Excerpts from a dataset
════════════════════
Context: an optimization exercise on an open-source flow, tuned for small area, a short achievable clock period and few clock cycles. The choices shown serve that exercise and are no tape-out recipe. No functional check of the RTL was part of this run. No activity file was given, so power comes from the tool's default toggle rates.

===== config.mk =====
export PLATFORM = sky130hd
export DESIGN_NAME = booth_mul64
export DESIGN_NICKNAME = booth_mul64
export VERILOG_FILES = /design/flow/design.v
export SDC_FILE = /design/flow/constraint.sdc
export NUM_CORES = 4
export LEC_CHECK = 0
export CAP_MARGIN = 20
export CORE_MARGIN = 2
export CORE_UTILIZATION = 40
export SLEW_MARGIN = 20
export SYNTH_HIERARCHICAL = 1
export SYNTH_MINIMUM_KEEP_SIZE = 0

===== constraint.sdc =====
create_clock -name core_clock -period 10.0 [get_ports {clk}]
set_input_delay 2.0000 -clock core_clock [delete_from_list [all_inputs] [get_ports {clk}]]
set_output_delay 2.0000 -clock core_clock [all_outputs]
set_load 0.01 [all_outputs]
════════════════════
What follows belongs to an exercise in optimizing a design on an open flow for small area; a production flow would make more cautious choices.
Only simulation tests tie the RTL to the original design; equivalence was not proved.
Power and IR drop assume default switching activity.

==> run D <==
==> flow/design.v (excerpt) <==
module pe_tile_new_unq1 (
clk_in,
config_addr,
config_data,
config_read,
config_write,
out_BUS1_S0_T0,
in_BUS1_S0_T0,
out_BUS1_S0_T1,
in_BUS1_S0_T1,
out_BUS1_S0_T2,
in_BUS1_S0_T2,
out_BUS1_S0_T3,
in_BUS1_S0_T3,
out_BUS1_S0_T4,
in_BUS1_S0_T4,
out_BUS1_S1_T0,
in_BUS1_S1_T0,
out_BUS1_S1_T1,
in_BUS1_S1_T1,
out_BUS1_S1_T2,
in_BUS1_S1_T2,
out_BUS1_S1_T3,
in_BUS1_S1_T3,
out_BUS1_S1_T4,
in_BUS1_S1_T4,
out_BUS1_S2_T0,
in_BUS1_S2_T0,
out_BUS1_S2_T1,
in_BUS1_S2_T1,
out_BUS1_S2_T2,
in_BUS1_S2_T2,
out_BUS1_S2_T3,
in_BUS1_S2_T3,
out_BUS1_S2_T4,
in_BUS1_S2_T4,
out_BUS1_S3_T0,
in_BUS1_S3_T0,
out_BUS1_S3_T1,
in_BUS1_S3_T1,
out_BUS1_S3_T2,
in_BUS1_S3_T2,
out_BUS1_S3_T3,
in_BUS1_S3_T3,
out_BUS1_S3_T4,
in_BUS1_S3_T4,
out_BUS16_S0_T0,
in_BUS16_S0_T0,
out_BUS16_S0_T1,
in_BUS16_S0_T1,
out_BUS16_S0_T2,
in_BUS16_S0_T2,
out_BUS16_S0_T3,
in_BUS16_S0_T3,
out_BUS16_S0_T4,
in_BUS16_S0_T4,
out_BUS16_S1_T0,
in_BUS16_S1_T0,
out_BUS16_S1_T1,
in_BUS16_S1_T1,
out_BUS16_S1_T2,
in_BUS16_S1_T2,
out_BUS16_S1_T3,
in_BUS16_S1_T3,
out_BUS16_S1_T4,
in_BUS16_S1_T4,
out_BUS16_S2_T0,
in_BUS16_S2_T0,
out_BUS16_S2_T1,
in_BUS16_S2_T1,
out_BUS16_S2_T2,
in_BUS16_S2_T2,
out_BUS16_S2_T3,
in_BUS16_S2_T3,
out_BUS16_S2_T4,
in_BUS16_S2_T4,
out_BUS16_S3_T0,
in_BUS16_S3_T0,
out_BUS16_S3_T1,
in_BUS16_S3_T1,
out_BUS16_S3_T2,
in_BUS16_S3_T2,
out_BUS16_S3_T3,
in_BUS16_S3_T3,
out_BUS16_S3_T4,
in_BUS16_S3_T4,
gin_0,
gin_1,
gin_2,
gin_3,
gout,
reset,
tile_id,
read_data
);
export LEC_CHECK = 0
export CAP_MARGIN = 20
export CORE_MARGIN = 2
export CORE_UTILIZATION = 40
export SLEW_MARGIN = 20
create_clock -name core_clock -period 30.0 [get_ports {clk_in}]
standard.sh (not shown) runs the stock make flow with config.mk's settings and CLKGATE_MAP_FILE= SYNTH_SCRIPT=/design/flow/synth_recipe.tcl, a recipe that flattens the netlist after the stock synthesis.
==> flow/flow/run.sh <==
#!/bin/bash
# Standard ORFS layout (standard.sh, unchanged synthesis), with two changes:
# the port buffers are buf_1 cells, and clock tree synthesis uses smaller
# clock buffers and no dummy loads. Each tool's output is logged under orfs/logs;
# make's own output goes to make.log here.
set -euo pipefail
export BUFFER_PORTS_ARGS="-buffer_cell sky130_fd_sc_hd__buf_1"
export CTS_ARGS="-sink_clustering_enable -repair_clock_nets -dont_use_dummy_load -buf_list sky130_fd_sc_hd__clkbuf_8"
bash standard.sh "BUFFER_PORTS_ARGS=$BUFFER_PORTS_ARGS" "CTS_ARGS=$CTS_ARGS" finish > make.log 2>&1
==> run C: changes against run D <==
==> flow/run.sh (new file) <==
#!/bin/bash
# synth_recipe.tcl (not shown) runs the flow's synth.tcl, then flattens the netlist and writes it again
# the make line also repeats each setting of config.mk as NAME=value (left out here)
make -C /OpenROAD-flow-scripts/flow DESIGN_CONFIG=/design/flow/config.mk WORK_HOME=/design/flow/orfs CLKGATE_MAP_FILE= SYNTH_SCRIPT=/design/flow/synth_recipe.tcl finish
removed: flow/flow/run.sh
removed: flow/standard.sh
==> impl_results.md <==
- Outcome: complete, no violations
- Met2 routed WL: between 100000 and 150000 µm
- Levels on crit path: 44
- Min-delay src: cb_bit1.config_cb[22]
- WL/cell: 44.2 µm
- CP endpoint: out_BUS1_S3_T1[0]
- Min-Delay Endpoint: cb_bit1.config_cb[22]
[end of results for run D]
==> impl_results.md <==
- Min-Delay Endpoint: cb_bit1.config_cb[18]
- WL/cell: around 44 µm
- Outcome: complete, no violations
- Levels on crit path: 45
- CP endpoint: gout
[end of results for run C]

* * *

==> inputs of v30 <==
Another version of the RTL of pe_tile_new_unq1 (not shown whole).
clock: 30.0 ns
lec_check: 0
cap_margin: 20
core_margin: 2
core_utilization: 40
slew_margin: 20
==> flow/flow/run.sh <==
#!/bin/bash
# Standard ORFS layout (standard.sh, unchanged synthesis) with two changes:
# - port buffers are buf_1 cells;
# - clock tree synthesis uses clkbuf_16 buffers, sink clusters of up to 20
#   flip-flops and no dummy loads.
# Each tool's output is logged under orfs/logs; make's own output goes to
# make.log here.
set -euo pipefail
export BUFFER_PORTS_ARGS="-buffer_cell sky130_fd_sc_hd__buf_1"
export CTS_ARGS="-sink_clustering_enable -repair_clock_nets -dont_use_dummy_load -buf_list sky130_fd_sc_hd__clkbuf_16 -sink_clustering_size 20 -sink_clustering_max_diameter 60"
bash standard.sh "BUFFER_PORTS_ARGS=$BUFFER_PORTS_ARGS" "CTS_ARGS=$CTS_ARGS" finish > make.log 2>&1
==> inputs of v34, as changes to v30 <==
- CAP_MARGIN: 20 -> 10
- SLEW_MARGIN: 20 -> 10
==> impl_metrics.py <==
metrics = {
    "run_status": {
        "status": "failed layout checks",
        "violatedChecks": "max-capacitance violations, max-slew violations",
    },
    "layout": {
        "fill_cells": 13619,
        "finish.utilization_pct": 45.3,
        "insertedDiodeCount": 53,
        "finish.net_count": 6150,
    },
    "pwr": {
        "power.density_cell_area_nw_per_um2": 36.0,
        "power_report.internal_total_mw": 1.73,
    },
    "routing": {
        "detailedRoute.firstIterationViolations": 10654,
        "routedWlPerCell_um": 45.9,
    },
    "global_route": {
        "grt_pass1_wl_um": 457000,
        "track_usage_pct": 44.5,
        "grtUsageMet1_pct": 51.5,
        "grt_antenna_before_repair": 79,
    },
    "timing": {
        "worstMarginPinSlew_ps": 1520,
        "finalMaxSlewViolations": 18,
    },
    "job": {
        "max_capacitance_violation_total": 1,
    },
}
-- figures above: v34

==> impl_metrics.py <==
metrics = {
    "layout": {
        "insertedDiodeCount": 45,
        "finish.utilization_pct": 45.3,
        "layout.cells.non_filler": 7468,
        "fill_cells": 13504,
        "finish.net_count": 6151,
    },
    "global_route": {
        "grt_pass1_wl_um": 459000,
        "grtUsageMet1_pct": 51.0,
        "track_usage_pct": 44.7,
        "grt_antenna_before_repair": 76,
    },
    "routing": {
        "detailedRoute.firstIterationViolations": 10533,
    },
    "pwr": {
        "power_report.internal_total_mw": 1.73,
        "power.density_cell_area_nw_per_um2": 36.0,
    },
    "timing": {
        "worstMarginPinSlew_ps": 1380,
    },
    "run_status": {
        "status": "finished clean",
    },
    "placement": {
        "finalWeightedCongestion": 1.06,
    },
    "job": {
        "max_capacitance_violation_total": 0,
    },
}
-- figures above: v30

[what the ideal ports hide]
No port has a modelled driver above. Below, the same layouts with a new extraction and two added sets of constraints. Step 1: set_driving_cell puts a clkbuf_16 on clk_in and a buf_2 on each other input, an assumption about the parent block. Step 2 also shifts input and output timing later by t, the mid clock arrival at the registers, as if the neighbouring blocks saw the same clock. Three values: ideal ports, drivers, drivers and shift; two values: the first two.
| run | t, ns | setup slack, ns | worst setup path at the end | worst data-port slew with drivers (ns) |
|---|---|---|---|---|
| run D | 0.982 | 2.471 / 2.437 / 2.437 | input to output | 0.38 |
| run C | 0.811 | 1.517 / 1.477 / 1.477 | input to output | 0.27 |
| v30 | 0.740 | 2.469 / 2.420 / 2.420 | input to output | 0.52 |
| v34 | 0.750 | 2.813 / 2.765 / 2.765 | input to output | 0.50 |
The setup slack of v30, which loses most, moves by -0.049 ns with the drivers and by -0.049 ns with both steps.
════════════════════
## TASK PROMPT
In the data above, retype exactly and only the lines between the one holding "Context: an optimization" and the one holding "set_load 0.01 [all_outputs]", inclusive.

## SOLUTION TO THIS PROBLEM
Context: an optimization exercise on an open-source flow, tuned for small area, a short achievable clock period and few clock cycles. The choices shown serve that exercise and are no tape-out recipe. No functional check of the RTL was part of this run. No activity file was given, so power comes from the tool's default toggle rates.

===== config.mk =====
export PLATFORM = sky130hd
export DESIGN_NAME = booth_mul64
export DESIGN_NICKNAME = booth_mul64
export VERILOG_FILES = /design/flow/design.v
export SDC_FILE = /design/flow/constraint.sdc
export NUM_CORES = 4
export LEC_CHECK = 0
export CAP_MARGIN = 20
export CORE_MARGIN = 2
export CORE_UTILIZATION = 40
export SLEW_MARGIN = 20
export SYNTH_HIERARCHICAL = 1
export SYNTH_MINIMUM_KEEP_SIZE = 0

===== constraint.sdc =====
create_clock -name core_clock -period 10.0 [get_ports {clk}]
set_input_delay 2.0000 -clock core_clock [delete_from_list [all_inputs] [get_ports {clk}]]
set_output_delay 2.0000 -clock core_clock [all_outputs]
set_load 0.01 [all_outputs]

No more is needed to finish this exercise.